# Favourite key?



## maestro267 (Jul 25, 2009)

I would've done a poll for this, but you can only have 10 options max, and I really need 24!

Do you have a particular favourite key in music? 

I'm a B minor fan myself, and I've come to find many of my favourite pieces (or themes within pieces) are in that key.


----------



## Dim7 (Apr 24, 2009)

Frankly I don't think this topic makes much sense. You could ask whether we prefer major or minor keys, but there's not really anything different moodwise between B minor and C minor for example. I'm not sure whether there's much difference even for those with absolute pitch. If we modulate from B minor to C minor then clearly we are going to notice the change of key, but after we have used to the new key it sounds pretty much the same. There are technical/pragmatic reasons for preferring certain major keys over other major keys, or certain minor keys over other minor keys, but not really musical ones.


----------



## danae (Jan 7, 2009)

My personal favourite is my car key. It's my way out whenever I want to escape form everything. 

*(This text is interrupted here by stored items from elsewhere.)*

===== config.mk =====
export PLATFORM = sky130hd
export DESIGN_NAME = dhfpm_device_flat
export DESIGN_NICKNAME = d
export VERILOG_FILES = /design/src/rtl/dhfpm_pkg.sv /design/src/rtl/dhfpm_link_if.sv /design/src/rtl/dhfpm_device.sv /design/src/flat_wrapper.sv
export SDC_FILE = /design/constraint.sdc
export NUM_CORES = 1
export LEC_CHECK = 0
export ABC_AREA = 1
export BUFFER_PORTS_ARGS = -buffer_cell sky130_fd_sc_hd__buf_2
export CORE_MARGIN = 2
export CORE_UTILIZATION = 40
export DETAILED_ROUTE_END_ITERATION = 12
export PLACE_DENSITY = 0.54
export SYNTH_ARGS = -nofsm -noshare
export SYNTH_HDL_FRONTEND = slang
export SYNTH_HIERARCHICAL = 1
export SYNTH_SLANG_ARGS = --single-unit

===== constraint.sdc =====
create_clock -name SYS_CLK_IN -period 5.8 [get_ports SYS_CLK_IN]
set_input_delay 0.58 -clock SYS_CLK_IN [delete_from_list [all_inputs] [get_ports SYS_CLK_IN]]
set_output_delay 0.58 -clock SYS_CLK_IN [all_outputs]
set_load 0.005 [all_outputs]

===== src/rtl/dhfpm_pkg.sv =====
package dhfpm_pkg;
	// Register indexes; byte address is four times the index
	localparam logic [7:0] IDX_TX_SPACE = 8'h1c;
	localparam logic [7:0] IDX_RX_AVAIL = 8'h1d;
	localparam logic [7:0] IDX_TX_DATA  = 8'h1e;
	localparam logic [7:0] IDX_TX_LAST  = 8'h1f;
	localparam logic [7:0] IDX_RX_DATA  = 8'h20;
	localparam logic [7:0] IDX_CR_EN    = 8'h21;
	localparam logic [7:0] IDX_SAPI0    = 8'h22;
	localparam logic [7:0] IDX_TEI0     = 8'h23;
	localparam logic [7:0] IDX_SAPI1    = 8'h24;
	localparam logic [7:0] IDX_TEI1     = 8'h25;
	localparam logic [7:0] IDX_CTRL     = 8'h30;
	localparam int         ADDR_W       = 10;

	// Control register fields
	localparam int         CTRL_TRANSP    = 0;
	localparam int         CTRL_ALIGN_EN  = 1;
	localparam int         CTRL_DLCI0_EN  = 2;
	localparam int         CTRL_DLCI1_EN  = 3;
	localparam logic [3:0] CTRL_RESET     = 4'hc;
	localparam logic [3:0] CR_EN_RESET    = 4'h0;
	localparam logic [7:0] PATTERN_RESET  = 8'h00;
	localparam logic [7:0] SAPI_CR_MASK   = 8'h02;

	// FIFO shape; bit 8 tags end of packet or status word
	localparam int         FIFO_DEPTH = 8;
	localparam int         FIFO_W     = 9;
	localparam int         TAG_BIT    = 8;

	// Bus answers
	localparam logic [1:0] RESP_OKAY   = 2'h0;
	localparam logic [1:0] RESP_SLVERR = 2'h2;

	// Serial bit timing, 16 kbit/s D channel
	localparam int CLK_PERIOD_NS = 40;
	localparam int BIT_TIME_NS   = 62500;
	localparam int BIT_CYCLES    = BIT_TIME_NS / CLK_PERIOD_NS;
endpackage


===== src/rtl/dhfpm_link_if.sv =====
`timescale 1ns/1ns
`default_nettype none
interface dhfpm_link_if;
	// Transmit bytes, device to transceiver
	logic       tx_valid;
	logic [7:0] tx_data;
	logic       tx_last;
	logic       tx_ready;
	// Received bits or end-of-frame status, transceiver to device
	logic       rx_valid;
	logic       rx_is_end;
	logic       rx_bit;
	logic [7:0] rx_status;
	logic       rx_ready;

	modport dev  (output tx_valid, tx_data, tx_last, input tx_ready,
		input rx_valid, rx_is_end, rx_bit, rx_status, output rx_ready);
	modport xcvr (input tx_valid, tx_data, tx_last, output tx_ready,
		output rx_valid, rx_is_end, rx_bit, rx_status, input rx_ready);
endinterface
`default_nettype wire


===== src/rtl/dhfpm_device.sv =====
// Overview of operation
// - Transmit data write pushes non-final byte
// - Software writes packet's final byte to last-byte port
// - Last-byte write enters FIFO tagged end-of-packet
// - Both transmit ports share one FIFO
// - Receive port read returns and removes oldest entry
// - First received bit lands in bit 0
// - Compare enable includes or ignores C/R bit
// - Software writes zeros to upper enable bits
// - SAPI pattern bits 7..2 hold SAPI value
// - Transparent mode aligns on first SAPI pattern
// - Software sets SAPI extension bit 0 for 0/63
// - TEI pattern bits 7..1 hold TEI, bit 0 extension
// - Software programs C/R pattern bit per standard
// - Top bit of receive-available flags status word
`timescale 1ns/1ns
`default_nettype none
module dhfpm_fifo #(
	parameter int WIDTH = 9,
	parameter int DEPTH = 8
) (
	input  wire logic                     clk_in,
	input  wire logic                     rst_n_in,
	input  wire logic                     in_valid_in,
	input  wire logic [WIDTH-1:0]         in_data_in,
	output logic                          in_ready_out,
	output logic                          out_valid_out,
	output logic [WIDTH-1:0]              out_data_out,
	input  wire logic                     out_ready_in,
	output logic [$clog2(DEPTH):0]        level_out
);
	localparam int AW = $clog2(DEPTH);
	localparam logic [AW:0] FULL = (AW+1)'(DEPTH);

	typedef struct packed {
		logic [DEPTH-1:0][WIDTH-1:0] mem;
		logic [AW-1:0]               rd;
		logic [AW-1:0]               wr;
		logic [AW:0]                 cnt;
	} dhfpm_fifo_st_t;

	dhfpm_fifo_st_t s;
	dhfpm_fifo_st_t next_s;
	logic           push;
	logic           pop;

	// Pointer and count update
	always_comb
	begin
		next_s = s;
		push = in_valid_in && (s.cnt != FULL);
		pop = out_ready_in && (s.cnt != '0);
		if (push)
		begin
			next_s.mem[s.wr] = in_data_in;
			next_s.wr = s.wr + 1'b1;
		end
		if (pop)
			next_s.rd = s.rd + 1'b1;
		if (push && !pop)
			next_s.cnt = s.cnt + 1'b1;
		else if (pop && !push)
			next_s.cnt = s.cnt - 1'b1;
	end

	// State register
	always_ff @(posedge clk_in or negedge rst_n_in)
	begin
		if (!rst_n_in)
			s <= '0;
		else
			s <= next_s;
	end

	assign in_ready_out = s.cnt != FULL;
	assign out_valid_out = s.cnt != '0;
	assign out_data_out = s.mem[s.rd];
	assign level_out = s.cnt;
endmodule

module dhfpm_device (
	input  wire logic                              SYS_CLK_IN,
	input  wire logic                              RST_N_IN,
	input  wire logic [dhfpm_pkg::ADDR_W-1:0]      S_AXI_AWADDR_IN,
	input  wire logic                              S_AXI_AWVALID_IN,
	output logic                                   S_AXI_AWREADY_OUT,
	input  wire logic [31:0]                       S_AXI_WDATA_IN,
	input  wire logic [3:0]                        S_AXI_WSTRB_IN,
	input  wire logic                              S_AXI_WVALID_IN,
	output logic                                   S_AXI_WREADY_OUT,
	output logic [1:0]                             S_AXI_BRESP_OUT,
	output logic                                   S_AXI_BVALID_OUT,
	input  wire logic                              S_AXI_BREADY_IN,
	input  wire logic [dhfpm_pkg::ADDR_W-1:0]      S_AXI_ARADDR_IN,
	input  wire logic                              S_AXI_ARVALID_IN,
	output logic                                   S_AXI_ARREADY_OUT,
	output logic [31:0]                            S_AXI_RDATA_OUT,
	output logic [1:0]                             S_AXI_RRESP_OUT,
	output logic                                   S_AXI_RVALID_OUT,
	input  wire logic                              S_AXI_RREADY_IN,
	dhfpm_link_if.dev                              link
);
	typedef struct packed {
		logic       awready;
		logic       wready;
		logic       arready;
		logic       aw_hold;
		logic [7:0] aw_idx;
		logic       w_hold;
		logic [7:0] w_data;
		logic       w_ok;
		logic       bvalid;
		logic [1:0] bresp;
		logic       rvalid;
		logic [7:0] rdata;
		logic [1:0] rresp;
		logic [3:0] ctrl;
		logic [3:0] cr_en;
		logic [7:0] sapi0;
		logic [7:0] tei0;
		logic [7:0] sapi1;
		logic [7:0] tei1;
		logic [7:0] sh;
		logic [2:0] bit_cnt;
		logic [1:0] byte_idx;
		logic [7:0] sapi_hold;
		logic       accept;
		logic       aligned;
		logic       rx_ready;
		logic       push_v;
		logic [8:0] push_d;
		logic       second_v;
		logic [8:0] second_d;
		logic [3:0] stat_cnt;
	} dhfpm_dev_st_t;

	dhfpm_dev_st_t s;
	dhfpm_dev_st_t next_s;
	logic          tx_push;
	logic [8:0]    tx_push_d;
	logic          tx_in_ready;
	logic [3:0]    tx_level;
	logic          rx_in_ready;
	logic          rx_out_valid;
	logic [8:0]    rx_out_d;
	logic          rx_pop;
	logic [3:0]    rx_level;
	logic [7:0]    nsh;
	logic          transp;

	// Address octet compare; C/R bit only when enabled
	function automatic logic sapi_match(input logic [7:0] pat, input logic [7:0] got,
		input logic cr_en);
		logic [7:0] mask;
		mask = cr_en ? 8'hff : ~dhfpm_pkg::SAPI_CR_MASK;
		return ((pat ^ got) & mask) == 8'h00;
	endfunction

	// Bus slave, register file and receive assembly
	always_comb
	begin
		next_s = s;
		tx_push = 1'b0;
		tx_push_d = 9'h000;
		rx_pop = 1'b0;
		transp = s.ctrl[dhfpm_pkg::CTRL_TRANSP];
		nsh = {link.rx_bit, s.sh[7:1]};
		if (s.bvalid && S_AXI_BREADY_IN)
			next_s.bvalid = 1'b0;
		if (s.rvalid && S_AXI_RREADY_IN)
			next_s.rvalid = 1'b0;
		// Address and data accepted in either order
		if (s.awready && S_AXI_AWVALID_IN)
		begin
			next_s.aw_hold = 1'b1;
			next_s.aw_idx = S_AXI_AWADDR_IN[dhfpm_pkg::ADDR_W-1:2];
		end
		if (s.wready && S_AXI_WVALID_IN)
		begin
			next_s.w_hold = 1'b1;
			next_s.w_data = S_AXI_WDATA_IN[7:0];
			next_s.w_ok = S_AXI_WSTRB_IN[0];
		end
		if (next_s.aw_hold && next_s.w_hold && !s.bvalid)
		begin
			next_s.aw_hold = 1'b0;
			next_s.w_hold = 1'b0;
			next_s.bvalid = 1'b1;
			next_s.bresp = dhfpm_pkg::RESP_OKAY;
			case (next_s.aw_idx)
				dhfpm_pkg::IDX_TX_DATA, dhfpm_pkg::IDX_TX_LAST:
				begin
					tx_push = next_s.w_ok && tx_in_ready;
					tx_push_d = {next_s.aw_idx == dhfpm_pkg::IDX_TX_LAST,
						next_s.w_data};
				end
				dhfpm_pkg::IDX_CR_EN:
					if (next_s.w_ok) next_s.cr_en = next_s.w_data[3:0];
				dhfpm_pkg::IDX_SAPI0:
					if (next_s.w_ok) next_s.sapi0 = next_s.w_data;
				dhfpm_pkg::IDX_TEI0:
					if (next_s.w_ok) next_s.tei0 = next_s.w_data;
				dhfpm_pkg::IDX_SAPI1:
					if (next_s.w_ok) next_s.sapi1 = next_s.w_data;
				dhfpm_pkg::IDX_TEI1:
					if (next_s.w_ok) next_s.tei1 = next_s.w_data;
				dhfpm_pkg::IDX_CTRL:
					if (next_s.w_ok) next_s.ctrl = next_s.w_data[3:0];
				default:
					next_s.bresp = dhfpm_pkg::RESP_SLVERR;
			endcase
		end
		// Read decode; receive port pops its entry
		if (s.arready && S_AXI_ARVALID_IN)
		begin
			next_s.rvalid = 1'b1;
			next_s.rresp = dhfpm_pkg::RESP_OKAY;
			case (S_AXI_ARADDR_IN[dhfpm_pkg::ADDR_W-1:2])
				dhfpm_pkg::IDX_TX_SPACE:
					next_s.rdata = 8'(dhfpm_pkg::FIFO_DEPTH) - {4'h0, tx_level};
				dhfpm_pkg::IDX_RX_AVAIL:
					next_s.rdata = {s.stat_cnt != 4'h0, 3'h0, rx_level};
				dhfpm_pkg::IDX_RX_DATA:
				begin
					rx_pop = rx_out_valid;
					next_s.rdata = rx_out_valid ? rx_out_d[7:0] : 8'h00;
				end
				dhfpm_pkg::IDX_CR_EN: next_s.rdata = {4'h0, s.cr_en};
				dhfpm_pkg::IDX_SAPI0: next_s.rdata = s.sapi0;
				dhfpm_pkg::IDX_TEI0:  next_s.rdata = s.tei0;
				dhfpm_pkg::IDX_SAPI1: next_s.rdata = s.sapi1;
				dhfpm_pkg::IDX_TEI1:  next_s.rdata = s.tei1;
				dhfpm_pkg::IDX_CTRL:  next_s.rdata = {4'h0, s.ctrl};
				default:
				begin
					next_s.rdata = 8'h00;
					next_s.rresp = dhfpm_pkg::RESP_SLVERR;
				end
			endcase
		end
		// Status word count follows pushes and pops
		if (s.push_v && rx_in_ready)
		begin
			next_s.push_v = s.second_v;
			next_s.push_d = s.second_d;
			next_s.second_v = 1'b0;
		end
		if ((s.push_v && rx_in_ready && s.push_d[dhfpm_pkg::TAG_BIT]) &&
			!(rx_pop && rx_out_d[dhfpm_pkg::TAG_BIT]))
			next_s.stat_cnt = s.stat_cnt + 4'h1;
		else if (!(s.push_v && rx_in_ready && s.push_d[dhfpm_pkg::TAG_BIT]) &&
			(rx_pop && rx_out_d[dhfpm_pkg::TAG_BIT]))
			next_s.stat_cnt = s.stat_cnt - 4'h1;
		// Receive item taken only while nothing is pending
		if (link.rx_valid && s.rx_ready)
		begin
			if (link.rx_is_end)
			begin
				if (transp || s.accept)
				begin
					next_s.push_v = 1'b1;
					next_s.push_d = {1'b1, link.rx_status};
				end
				next_s.bit_cnt = 3'h0;
				next_s.byte_idx = 2'h0;
				next_s.accept = 1'b0;
				next_s.aligned = 1'b0;
			end
			else if (transp && s.ctrl[dhfpm_pkg::CTRL_ALIGN_EN] && !s.aligned)
			begin
				next_s.sh = nsh;
				if (nsh == s.sapi0)
				begin
					next_s.aligned = 1'b1;
					next_s.bit_cnt = 3'h0;
				end
			end
			else
			begin
				next_s.sh = nsh;
				next_s.bit_cnt = s.bit_cnt + 3'h1;
				if (s.bit_cnt == 3'h7)
				begin
					if (transp)
					begin
						next_s.push_v = 1'b1;
						next_s.push_d = {1'b0, nsh};
					end
					else
					begin
						case (s.byte_idx)
							2'h0:
							begin
								next_s.sapi_hold = nsh;
								next_s.byte_idx = 2'h1;
							end
							2'h1:
							begin
								next_s.byte_idx = 2'h2;
								if ((s.ctrl[dhfpm_pkg::CTRL_DLCI0_EN] && nsh == s.tei0 &&
									sapi_match(s.sapi0, s.sapi_hold, s.cr_en[0])) ||
									(s.ctrl[dhfpm_pkg::CTRL_DLCI1_EN] && nsh == s.tei1 &&
									sapi_match(s.sapi1, s.sapi_hold, s.cr_en[1])))
								begin
									next_s.accept = 1'b1;
									next_s.push_v = 1'b1;
									next_s.push_d = {1'b0, s.sapi_hold};
									next_s.second_v = 1'b1;
									next_s.second_d = {1'b0, nsh};
								end
							end
							default:
								if (s.accept)
								begin
									next_s.push_v = 1'b1;
									next_s.push_d = {1'b0, nsh};
								end
						endcase
					end
				end
			end
		end
		// Ready flags registered from the next state
		next_s.rx_ready = !next_s.push_v;
		next_s.awready = !next_s.aw_hold && !next_s.bvalid;
		next_s.wready = !next_s.w_hold && !next_s.bvalid;
		next_s.arready = !next_s.rvalid;
	end

	// State register
	always_ff @(posedge SYS_CLK_IN or negedge RST_N_IN)
	begin
		if (!RST_N_IN)
		begin
			s <= '0;
			s.ctrl <= dhfpm_pkg::CTRL_RESET;
			s.cr_en <= dhfpm_pkg::CR_EN_RESET;
			s.sapi0 <= dhfpm_pkg::PATTERN_RESET;
			s.tei0 <= dhfpm_pkg::PATTERN_RESET;
			s.sapi1 <= dhfpm_pkg::PATTERN_RESET;
			s.tei1 <= dhfpm_pkg::PATTERN_RESET;
		end
		else
			s <= next_s;
	end

	// Transmit FIFO, drained by the transceiver
	dhfpm_fifo #(.WIDTH(dhfpm_pkg::FIFO_W), .DEPTH(dhfpm_pkg::FIFO_DEPTH)) u_tx_fifo (
		.clk_in        (SYS_CLK_IN),
		.rst_n_in      (RST_N_IN),
		.in_valid_in   (tx_push),
		.in_data_in    (tx_push_d),
		.in_ready_out  (tx_in_ready),
		.out_valid_out (link.tx_valid),
		.out_data_out  ({link.tx_last, link.tx_data}),
		.out_ready_in  (link.tx_ready),
		.level_out     (tx_level)
	);

	// Receive FIFO, drained by register reads
	dhfpm_fifo #(.WIDTH(dhfpm_pkg::FIFO_W), .DEPTH(dhfpm_pkg::FIFO_DEPTH)) u_rx_fifo (
		.clk_in        (SYS_CLK_IN),
		.rst_n_in      (RST_N_IN),
		.in_valid_in   (s.push_v),
		.in_data_in    (s.push_d),
		.in_ready_out  (rx_in_ready),
		.out_valid_out (rx_out_valid),
		.out_data_out  (rx_out_d),
		.out_ready_in  (rx_pop),
		.level_out     (rx_level)
	);

	assign link.rx_ready = s.rx_ready;
	assign S_AXI_AWREADY_OUT = s.awready;
	assign S_AXI_WREADY_OUT = s.wready;
	assign S_AXI_BVALID_OUT = s.bvalid;
	assign S_AXI_BRESP_OUT = s.bresp;
	assign S_AXI_ARREADY_OUT = s.arready;
	assign S_AXI_RVALID_OUT = s.rvalid;
	assign S_AXI_RRESP_OUT = s.rresp;
	assign S_AXI_RDATA_OUT = {24'h000000, s.rdata};
endmodule
`default_nettype wire


===== src/flat_wrapper.sv =====
// flat-port wrapper written by rule: the top's interface ports become plain ports
module dhfpm_device_flat 
  (SYS_CLK_IN, RST_N_IN, S_AXI_AWADDR_IN, S_AXI_AWVALID_IN, S_AXI_AWREADY_OUT, S_AXI_WDATA_IN, S_AXI_WSTRB_IN, S_AXI_WVALID_IN, S_AXI_WREADY_OUT, S_AXI_BRESP_OUT, S_AXI_BVALID_OUT, S_AXI_BREADY_IN, S_AXI_ARADDR_IN, S_AXI_ARVALID_IN, S_AXI_ARREADY_OUT, S_AXI_RDATA_OUT, S_AXI_RRESP_OUT, S_AXI_RVALID_OUT, S_AXI_RREADY_IN, link_tx_valid, link_tx_data, link_tx_last, link_tx_ready, link_rx_valid, link_rx_is_end, link_rx_bit, link_rx_status, link_rx_ready);
  dhfpm_link_if link_i ();
  input  wire logic SYS_CLK_IN;
  input  wire logic RST_N_IN;
  input  wire logic [dhfpm_pkg::ADDR_W-1:0] S_AXI_AWADDR_IN;
  input  wire logic S_AXI_AWVALID_IN;
  output logic S_AXI_AWREADY_OUT;
  input  wire logic [31:0] S_AXI_WDATA_IN;
  input  wire logic [3:0] S_AXI_WSTRB_IN;
  input  wire logic S_AXI_WVALID_IN;
  output logic S_AXI_WREADY_OUT;
  output logic [1:0] S_AXI_BRESP_OUT;
  output logic S_AXI_BVALID_OUT;
  input  wire logic S_AXI_BREADY_IN;
  input  wire logic [dhfpm_pkg::ADDR_W-1:0] S_AXI_ARADDR_IN;
  input  wire logic S_AXI_ARVALID_IN;
  output logic S_AXI_ARREADY_OUT;
  output logic [31:0] S_AXI_RDATA_OUT;
  output logic [1:0] S_AXI_RRESP_OUT;
  output logic S_AXI_RVALID_OUT;
  input  wire logic S_AXI_RREADY_IN;
  output wire logic [$bits(link_i.tx_valid)-1:0] link_tx_valid;
  output wire logic [$bits(link_i.tx_data)-1:0] link_tx_data;
  output wire logic [$bits(link_i.tx_last)-1:0] link_tx_last;
  input wire logic [$bits(link_i.tx_ready)-1:0] link_tx_ready;
  input wire logic [$bits(link_i.rx_valid)-1:0] link_rx_valid;
  input wire logic [$bits(link_i.rx_is_end)-1:0] link_rx_is_end;
  input wire logic [$bits(link_i.rx_bit)-1:0] link_rx_bit;
  input wire logic [$bits(link_i.rx_status)-1:0] link_rx_status;
  output wire logic [$bits(link_i.rx_ready)-1:0] link_rx_ready;
  assign link_tx_valid = link_i.tx_valid;
  assign link_tx_data = link_i.tx_data;
  assign link_tx_last = link_i.tx_last;
  assign link_i.tx_ready = link_tx_ready;
  assign link_i.rx_valid = link_rx_valid;
  assign link_i.rx_is_end = link_rx_is_end;
  assign link_i.rx_bit = link_rx_bit;
  assign link_i.rx_status = link_rx_status;
  assign link_rx_ready = link_i.rx_ready;
  dhfpm_device u_core (.SYS_CLK_IN(SYS_CLK_IN), .RST_N_IN(RST_N_IN), .S_AXI_AWADDR_IN(S_AXI_AWADDR_IN), .S_AXI_AWVALID_IN(S_AXI_AWVALID_IN), .S_AXI_AWREADY_OUT(S_AXI_AWREADY_OUT), .S_AXI_WDATA_IN(S_AXI_WDATA_IN), .S_AXI_WSTRB_IN(S_AXI_WSTRB_IN), .S_AXI_WVALID_IN(S_AXI_WVALID_IN), .S_AXI_WREADY_OUT(S_AXI_WREADY_OUT), .S_AXI_BRESP_OUT(S_AXI_BRESP_OUT), .S_AXI_BVALID_OUT(S_AXI_BVALID_OUT), .S_AXI_BREADY_IN(S_AXI_BREADY_IN), .S_AXI_ARADDR_IN(S_AXI_ARADDR_IN), .S_AXI_ARVALID_IN(S_AXI_ARVALID_IN), .S_AXI_ARREADY_OUT(S_AXI_ARREADY_OUT), .S_AXI_RDATA_OUT(S_AXI_RDATA_OUT), .S_AXI_RRESP_OUT(S_AXI_RRESP_OUT), .S_AXI_RVALID_OUT(S_AXI_RVALID_OUT), .S_AXI_RREADY_IN(S_AXI_RREADY_IN), .link(link_i));
endmodule

[Yosys cells after proc, flatten, opt, wreduce, memory -nomap -nowiden]
Cells that the tools add are included.
Storage, ports and cells
  word-level logic and storage cells: 244
  output and inout bits: 52
  bits in registers: 287
  bits of input ports: 75
Cells by class
  multiplexer cells: 62
  equal/unequal tests: 27
  $lt $le $gt $ge: 6
  reductions and logical operators: 77
  bitwise logic cells: 7
  add/subtract/negate cells: 12
Operator list (count)
  $bwmux W72: 2
  $eq A8 B6 Y1 const B: 13
  $mux W10: 8
  $mux W20: 4
  $pmux W8 S9: 1
  $mux W9: 7
  $mux W11: 5
  $bmux W9 S3: 2
  $demux W9 S3: 2
  $eq A8 B5 Y1 const B: 4
  $logic_and A1 B1 Y1: 31
  $eq A8 B8 Y1: 3
  $mux W4: 6
  $reduce_and A3 Y1: 7
  $pmux W10 S2: 1
  $and A8 B8 Y8: 2
  $logic_not A8 Y1: 2
  $lt A3 B4 Y1 const B: 4
  $mux W8: 2
  $reduce_bool A2 Y1: 8
  $xor A8 B8 Y8: 2
  $add A3 B1 Y3 const B: 5
  $logic_not A1 Y1: 13
  $add A4 B1 Y4 const B: 3
  25 further kinds: 54

[Logic depth before layout (Yosys ltp)]
  word-level depth: 13
  gate-level depth with buffers: 21

[By module]
The synthesis kept the hierarchy.
Modules (own cells, without submodules)
  dhfpm_fifo: area an instance 4737.0 um^2, cells each 643, times used 2
  dhfpm_device: area an instance 7290.7 um^2, cells each 1008, times used 1

[Least setup slack after synthesis]
OpenSTA, ideal clock, no wires.
  path kind: input to register
  start point: in S_AXI_AWVALID_IN
  end point: reg u_core.u_tx_fifo.s, in the netlist u_core/u_tx_fifo/level_out[3]
  stages on the path: 19
  buffers on the path: 1
  path slack: 2.810 ns
  arrival time: 2.873 ns
  path through: nand2_2 inv_2 or2_1 o21ai_0 nand3_1 nor3_1 inv_1 nor2_1 buf_2 nand2_1 inv_1 ha_1 inv_1 ha_1 or2_2 nand2_1 nand2_1 nand3_1 nand2_1
Between the ends
  word-level cells in the longest chain between the ends: 10
  elaborated cells between the ends (all ways): 15
  classes of those cells: eq/ne: 2; mux: 4; reduce/logical: 9
Ends and longest elaborated chain
  start: declaration: line flat_wrapper.sv:8  | input wire logic S_AXI_AWVALID_IN;
  $logic_and A1 B1 Y1 *: line dhfpm_device.sv:173  | if (s.awready && S_AXI_AWVALID_IN)
  $mux W9 *: line dhfpm_device.sv:173
  $eq A8 B5 Y1: line dhfpm_device.sv:190  | case (next_s.aw_idx)
  $reduce_or A2 Y1: line dhfpm_device.sv:190
  $mux W1: line dhfpm_device.sv:190
  $mux W1 *: line dhfpm_device.sv:184  | if (next_s.aw_hold && next_s.w_hold && !s.bvalid)
  net u_core.tx_push: line dhfpm_device.sv:139  | logic tx_push;
  $logic_and A1 B1 Y1 *: line dhfpm_device.sv:51  | push = in_valid_in && (s.cnt != FULL);
  net u_core.u_tx_fifo.push: line dhfpm_device.sv:44  | logic push;
  $logic_not A1 Y1: line dhfpm_device.sv:62  | else if (pop && !push)
  $logic_and A1 B1 Y1: line dhfpm_device.sv:62
  $reduce_bool A2 Y1 (no line)
  end signal: assignment: line dhfpm_device.sv:72  | s <= next_s;
  end: declaration: line dhfpm_device.sv:42  | dhfpm_fifo_st_t s;
The timed path passes the listed nets; every way through them passes the cells marked *.
A chain may end at the register's enable or synchronous reset.

[Worst setup path in the final report]
  start point: reg u_core/u_tx_fifo/s[8] (netlist bit)
  end point: out link_tx_data[0]
Between the ends
  word-level cells in the longest chain between the ends: 2
Ends and longest elaborated chain
  $bmux W9 S3: line dhfpm_device.sv:77  | assign out_data_out = s.mem[s.rd];
  $mux W9 (implied by the code): line dhfpm_device.sv:77
  end: declaration: line flat_wrapper.sv:25  | output wire logic [$bits(link_i.tx_data)-1:0] link_tx_data;
No other way between the ends. The select of a mux whose other input is x is not followed.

Sorry, maestro, I couldn't possibly resist making a joke on a thread with such a title!


----------



## LvB (Nov 21, 2008)

Dim7 said:


> Frankly I don't think this topic makes much sense. You could ask whether we prefer major or minor keys, but there's not really anything different moodwise between B minor and C minor for example. I'm not sure whether there's much difference even for those with absolute pitch. If we modulate from B minor to C minor then clearly we are going to notice the change of key, but after we have used to the new key it sounds pretty much the same. There are technical/pragmatic reasons for preferring certain major keys over other major keys, or certain minor keys over other minor keys, but not really musical ones.

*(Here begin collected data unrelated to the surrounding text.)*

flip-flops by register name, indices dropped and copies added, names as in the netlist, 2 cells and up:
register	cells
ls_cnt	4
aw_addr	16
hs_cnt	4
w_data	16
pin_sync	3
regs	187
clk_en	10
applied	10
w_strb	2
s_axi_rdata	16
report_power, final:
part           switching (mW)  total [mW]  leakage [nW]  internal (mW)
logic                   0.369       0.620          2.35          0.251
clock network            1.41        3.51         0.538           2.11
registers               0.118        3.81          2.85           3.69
`config.mk`:
```
export PLATFORM = sky130hd
export DESIGN_NAME = crypto_dma_thread_control
export DESIGN_NICKNAME = d
export VERILOG_FILES = /design/src/rtl/crypto_dma_pkg.sv /design/src/rtl/crypto_dma_thread_control.sv
export SDC_FILE = /design/constraint.sdc
export NUM_CORES = 2
export LEC_CHECK = 0
export ABC_AREA = 1
export BUFFER_PORTS_ARGS = -buffer_cell sky130_fd_sc_hd__buf_2
export CAP_MARGIN = 5
export CORE_ASPECT_RATIO = 0.5
export CORE_UTILIZATION = 30
export DETAILED_ROUTE_END_ITERATION = 6
export MAX_ROUTING_LAYER = met4
export PLACE_DENSITY = 0.55
export SLEW_MARGIN = 5
export SYNTH_ARGS = -nofsm -noshare
export SYNTH_HDL_FRONTEND = slang
export SYNTH_SLANG_ARGS = --single-unit
```
`constraint.sdc`:
```
create_clock -name sys_clk -period 169.7 [get_ports sys_clk]
set_input_delay 8.485 -clock sys_clk [delete_from_list [all_inputs] [get_ports sys_clk]]
set_output_delay 8.485 -clock sys_clk [all_outputs]
set_load 0.01 [all_outputs]
```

I would disagree here; those "technical/pragmatic reasons" can have a tremendous impact on the _sound_ of the piece (the greater sympathetic resonance of the open strings in a minor, as opposed to b-flat minor, for example). If someone prefers that particular sound, then their preference will tend toward those particular keys-- even if they don't know the reason(s) for their preference; as they discover that more of the pieces they prefer are in certain keys, they will come to think of those keys as being favorites. Asked to pick one as a conversational gambit, they may simply add up various favorite pieces (or sections thereof), pieces which were written in specific keys for specific reasons on the part of the composers, and-- voila! a 'favorite' key. It makes sense to me.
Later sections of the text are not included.